Preferably, the number of the voice recognition units is plural.
The invention also provides a method for carrying out voice recognition training by using the system, which is characterized by comprising the following steps: the method comprises the following steps:
a characteristic extraction step: carrying out feature extraction on voice information to be recognized;
a voice recognition step: carrying out voice recognition on the input voice information to be recognized to obtain a recognition result;
and (3) correcting: the system compares the voice information to be recognized with the recognition result through pre-labeling of the voice information to be recognized, constructs the loss function, and finally corrects the voice recognition unit and the feature extraction unit step by step through step reverse conduction of the loss function;
the loss function is formed by the sum of at least two different types of loss functions.

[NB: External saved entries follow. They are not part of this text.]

==> src/rtl/nes_bus_pkg.sv <==
// Shared NES CPU-bus constants and the sprite-DMA state encoding.
package nes_bus_pkg;

   localparam logic [15:0] OAM_DATA_ADDR = 16'h2004;  // PPU OAMDATA
   localparam logic [15:0] DMA_REG_ADDR  = 16'h4014;  // OAMDMA trigger register
   localparam int unsigned XFER_LEN      = 256;       // bytes per sprite DMA

   typedef enum logic [2:0] {
      IDLE,
      HALT,
      ALIGN,
      GET,
      PUT
   } dma_state_t;

endpackage

==> src/rtl/oam_dma.sv <==
// Sprite DMA bus initiator: stalls the CPU and copies one 256-byte page to OAMDATA,
// alternating GET (read source byte) and PUT (write OAMDATA) CPU cycles.
module oam_dma
   import nes_bus_pkg::*;
(
   input  logic        clk,
   input  logic        reset_n,
   input  logic        cpu_ce,
   input  logic        dma_start,
   input  logic [7:0]  dma_page,
   input  logic [7:0]  bus_rdata,
   output logic        cpu_halt,
   output logic        dma_busy,
   output logic        dma_done,
   output logic [15:0] bus_addr,
   output logic [7:0]  bus_wdata,
   output logic        bus_rden,
   output logic        bus_wren
);

   localparam logic [7:0] IDX_LAST = 8'(XFER_LEN - 1);

   dma_state_t state_q, state_d;
   logic [7:0] page_q, page_d;
   logic [7:0] idx_q, idx_d;
   logic [7:0] data_q, data_d;
   logic       parity_q;
   logic       done_q, done_d;

   // State and datapath registers; parity tracks CPU cycle parity even while idle.
   always_ff @(posedge clk or negedge reset_n) begin
      if (!reset_n) begin
         state_q  <= IDLE;
         page_q   <= 8'h00;
         idx_q    <= 8'h00;
         data_q   <= 8'h00;
         parity_q <= 1'b0;
         done_q   <= 1'b0;
      end else begin
         state_q  <= state_d;
         page_q   <= page_d;
         idx_q    <= idx_d;
         data_q   <= data_d;
         done_q   <= done_d;
         if (cpu_ce) begin
            parity_q <= ~parity_q;
         end
      end
   end

   // Next-state logic; every transition except the start strobe waits for a CPU cycle end.
   always_comb begin
      state_d = state_q;
      page_d  = page_q;
      idx_d   = idx_q;
      data_d  = data_q;
      done_d  = 1'b0;
      unique case (state_q)
         IDLE: begin
            // A cpu_ce coinciding with the strobe is not the end of the dummy cycle.
            if (dma_start) begin
               page_d  = dma_page;
               idx_d   = 8'h00;
               state_d = HALT;
            end
         end
         HALT: begin
            // New parity after this ce is ~parity_q; reads must start on an even cycle.
            if (cpu_ce) begin
               state_d = parity_q ? GET : ALIGN;
            end
         end
         ALIGN: begin
            if (cpu_ce) begin
               state_d = GET;
            end
         end
         GET: begin
            if (cpu_ce) begin
               data_d  = bus_rdata;
               state_d = PUT;
            end
         end
         PUT: begin
            if (cpu_ce) begin
               if (idx_q == IDX_LAST) begin
                  state_d = IDLE;
                  done_d  = 1'b1;
               end else begin
                  // idx wraps within the page; page itself never increments.
                  idx_d   = idx_q + 8'd1;
                  state_d = GET;
               end
            end
         end
         default: begin
            state_d = IDLE;
         end
      endcase
   end

   // Bus and status outputs decode purely from registered state.
   always_comb begin
      cpu_halt  = (state_q != IDLE);
      dma_busy  = (state_q != IDLE);
      dma_done  = done_q;
      bus_addr  = 16'h0000;
      bus_wdata = 8'h00;
      bus_rden  = 1'b0;
      bus_wren  = 1'b0;
      unique case (state_q)
         GET: begin
            bus_addr = {page_q, idx_q};
            bus_rden = 1'b1;
         end
         PUT: begin
            bus_addr  = OAM_DATA_ADDR;
            bus_wdata = data_q;
            bus_wren  = 1'b1;
         end
         default: begin
         end
      endcase
   end

endmodule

Preferably, the two different types of loss functions are respectively: a homophonic loss function and an approximate loss function.
Preferably, the loss function further comprises a sentence loss function representing a probability of an ambiguity-prone sentence occurrence recognition error.
The invention points of the invention include but are not limited to the following points:
(1) the invention proposes that the loss function is expressed by the sum of the same loss function and the approximate loss function; the problem of different types of errors in speech recognition can be solved by setting the weight between the two under different conditions; the classification can also be limited to the field of common words according to actual conditions.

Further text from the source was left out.